Sampling profilers work by interrupting execution at regular intervals and recording the current call stack. Do this enough times, and you have a statistical picture of where CPU time is spent. Flame graphs visualize exactly this. They are honest tools, but their honesty is narrow: they show you what the CPU was running, not what the program was waiting for.

That distinction matters most when your performance problem is a latency problem rather than a throughput problem. A web service with a 200ms p95 response time might have a flame graph showing JSON serialization as the hot path. You optimize it, cutting its CPU time in half. The p95 barely moves. The reason is that the 200ms included time the request spent blocked on a database query, sitting in a lock queue, waiting for a GC pause to finish, or sleeping in the kernel scheduler. None of that appears in a CPU flame graph, because the CPU is not doing anything observable during those periods.

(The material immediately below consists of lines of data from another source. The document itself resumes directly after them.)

File: src/rtl/mmp_iddmm_arb.sv
// mmp_iddmm_arb: two-requester round-robin front end for one IDDMM multiplier.
// The granted requester loads operands through a combinational mux, starts a
// task, and receives the result stream back one register stage later.
// Optional build macro MMP_IDDMM_ARB_TIMEOUT_EN adds a 12-bit RUN watchdog and
// a sticky err output.
module mmp_iddmm_arb #(
    parameter int K      = 128,
    parameter int N      = 16,
    parameter int ADDR_W = $clog2(N)
) (
    input  logic                clk,
    input  logic                rst_n,
    input  logic [1:0]          req,
    output logic [1:0]          gnt,
    input  logic [1:0]          start,
    input  logic [5:0]          ld_ena,
    input  logic [2*ADDR_W-1:0] ld_addr,
    input  logic [2*K-1:0]      ld_x,
    input  logic [2*K-1:0]      ld_y,
    input  logic [2*K-1:0]      ld_m,
    input  logic [2*K-1:0]      ld_m1,
    output logic [2:0]          mm_wr_ena,
    output logic [ADDR_W-1:0]   mm_wr_addr,
    output logic [K-1:0]        mm_wr_x,
    output logic [K-1:0]        mm_wr_y,
    output logic [K-1:0]        mm_wr_m,
    output logic [K-1:0]        mm_wr_m1,
    output logic                mm_task_req,
    input  logic                mm_task_end,
    input  logic                mm_task_grant,
    input  logic [K-1:0]        mm_task_res,
    output logic [1:0]          res_val,
    output logic [1:0]          res_last,
    output logic [K-1:0]        res_data,
`ifdef MMP_IDDMM_ARB_TIMEOUT_EN
    output logic                err,
`endif
    output logic                busy
);

    typedef enum logic [1:0] {S_IDLE, S_LOAD, S_RUN, S_DONE} state_t;

    state_t     r_state, w_state_nxt;
    logic [1:0] r_gnt, w_gnt_nxt;
    logic       r_ptr, w_ptr_nxt;       // index of the requester served last
    logic       r_task_req, w_task_req_nxt;
    logic [1:0] r_res_val, r_res_last;
    logic [K-1:0] r_res_data;

    logic w_g;          // index of the granted requester
    logic w_req_g;
    logic w_start_g;
    logic w_in_load;
    logic w_in_run;

`ifdef MMP_IDDMM_ARB_TIMEOUT_EN
    logic [11:0] r_wdog, w_wdog_nxt, w_wdog_inc;
    logic        r_err, w_err_nxt;
`endif

    assign w_g       = r_gnt[1];
    assign w_req_g   = w_g ? req[1]   : req[0];
    assign w_start_g = w_g ? start[1] : start[0];
    assign w_in_load = (r_state == S_LOAD);
    assign w_in_run  = (r_state == S_RUN);

    // State, grant, round-robin pointer and task-start pulse registers
    always_ff @(posedge clk or negedge rst_n) begin
        if (!rst_n) begin
            r_state    <= S_IDLE;
            r_gnt      <= 2'b00;
            r_ptr      <= 1'b1;     // "last served = 1" lets requester 0 win the first tie
            r_task_req <= 1'b0;
        end else begin
            // NOTE: non-blocking assignments here so every register samples pre-edge values.
            r_state    <= w_state_nxt;
            r_gnt      <= w_gnt_nxt;
            r_ptr      <= w_ptr_nxt;
            r_task_req <= w_task_req_nxt;
        end
    end

    // Next-state logic: arbitration, load/start, run completion, done cleanup
    always_comb begin
        // NOTE: every output of this block gets a default first so no latch is inferred.
        w_state_nxt    = r_state;
        w_gnt_nxt      = r_gnt;
        w_ptr_nxt      = r_ptr;
        w_task_req_nxt = 1'b0;
`ifdef MMP_IDDMM_ARB_TIMEOUT_EN
        w_wdog_inc = r_wdog + 12'd1;
        w_wdog_nxt = r_wdog;
        w_err_nxt  = r_err;
`endif
        case (r_state)
            S_IDLE: begin
                if (req != 2'b00) begin
                    w_state_nxt = S_LOAD;
                    if (req == 2'b11) w_gnt_nxt = r_ptr ? 2'b01 : 2'b10;
                    else              w_gnt_nxt = req;
`ifdef MMP_IDDMM_ARB_TIMEOUT_EN
                    w_err_nxt = 1'b0;
`endif
                end
            end
            S_LOAD: begin
                if (w_start_g) begin
                    w_state_nxt    = S_RUN;
                    w_task_req_nxt = 1'b1;
`ifdef MMP_IDDMM_ARB_TIMEOUT_EN
                    w_wdog_nxt = 12'd0;
`endif
                end else if (!w_req_g) begin
                    // Abandoned load: back to IDLE, pointer untouched
                    w_state_nxt = S_IDLE;
                    w_gnt_nxt   = 2'b00;
                end
            end
            S_RUN: begin
                if (mm_task_end) begin
                    w_state_nxt = S_DONE;
                end
`ifdef MMP_IDDMM_ARB_TIMEOUT_EN
                else if (w_wdog_inc == 12'hFFF) begin
                    w_state_nxt = S_DONE;
                    w_err_nxt   = 1'b1;
                    w_wdog_nxt  = w_wdog_inc;
                end else begin
                    w_wdog_nxt = w_wdog_inc;
                end
`endif
            end
            S_DONE: begin
                w_state_nxt = S_IDLE;
                w_gnt_nxt   = 2'b00;
                w_ptr_nxt   = w_g;
            end
            default: begin
                w_state_nxt = S_IDLE;
                w_gnt_nxt   = 2'b00;
            end
        endcase
    end

`ifdef MMP_IDDMM_ARB_TIMEOUT_EN
    // Watchdog counter and sticky error flag
    always_ff @(posedge clk or negedge rst_n) begin
        if (!rst_n) begin
            r_wdog <= 12'd0;
            r_err  <= 1'b0;
        end else begin
            r_wdog <= w_wdog_nxt;
            r_err  <= w_err_nxt;
        end
    end

    assign err = r_err;
`endif

    // Load mux: only the granted requester reaches the multiplier, only in LOAD
    always_comb begin
        mm_wr_ena  = 3'b000;
        mm_wr_addr = '0;
        mm_wr_x    = '0;
        mm_wr_y    = '0;
        mm_wr_m    = '0;
        mm_wr_m1   = '0;
        if (w_in_load) begin
            mm_wr_ena  = w_g ? ld_ena[5:3]                  : ld_ena[2:0];
            mm_wr_addr = w_g ? ld_addr[2*ADDR_W-1:ADDR_W]   : ld_addr[ADDR_W-1:0];
            mm_wr_x    = w_g ? ld_x[2*K-1:K]                : ld_x[K-1:0];
            mm_wr_y    = w_g ? ld_y[2*K-1:K]                : ld_y[K-1:0];
            mm_wr_m    = w_g ? ld_m[2*K-1:K]                : ld_m[K-1:0];
            mm_wr_m1   = w_g ? ld_m1[2*K-1:K]               : ld_m1[K-1:0];
        end
    end

    // Result stage: multiplier outputs steered to the granted requester, RUN only
    always_ff @(posedge clk or negedge rst_n) begin
        if (!rst_n) begin
            r_res_val  <= 2'b00;
            r_res_last <= 2'b00;
            r_res_data <= '0;
        end else if (w_in_run) begin
            r_res_val  <= r_gnt & {2{mm_task_grant}};
            r_res_last <= r_gnt & {2{mm_task_end}};
            r_res_data <= mm_task_res;
        end else begin
            r_res_val  <= 2'b00;
            r_res_last <= 2'b00;
            r_res_data <= '0;
        end
    end

    assign gnt         = r_gnt;
    assign mm_task_req = r_task_req;
    assign res_val     = r_res_val;
    assign res_last    = r_res_last;
    assign res_data    = r_res_data;
    assign busy        = (r_state != S_IDLE);

endmodule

This is the core problem that Red Hat’s performance engineering team explores in their writeup. The article is worth reading on its own terms, but the underlying issue extends well beyond any specific example.

Safepoint Bias in the JVM

Java workloads carry an additional limitation that most developers encounter before they understand why. Many traditional JVM profilers, including early versions of JProfiler and YourKit and anything built on the JVMTI GetAllStackTraces API, sample at safepoints. Safepoints are positions in the compiled bytecode where the JVM can safely stop all threads, inspect the heap, and walk call stacks. They exist for GC, deoptimization, and similar operations.

The problem is that safepoints are not uniformly distributed. Tight computational loops may run many iterations without hitting one, especially after the JIT’s tiered compiler has decided not to insert safepoint polls aggressively. A method that spends the majority of its wall-clock time in such a loop looks nearly invisible to a safepoint-based profiler, because the profiler can only catch threads at positions they frequently visit.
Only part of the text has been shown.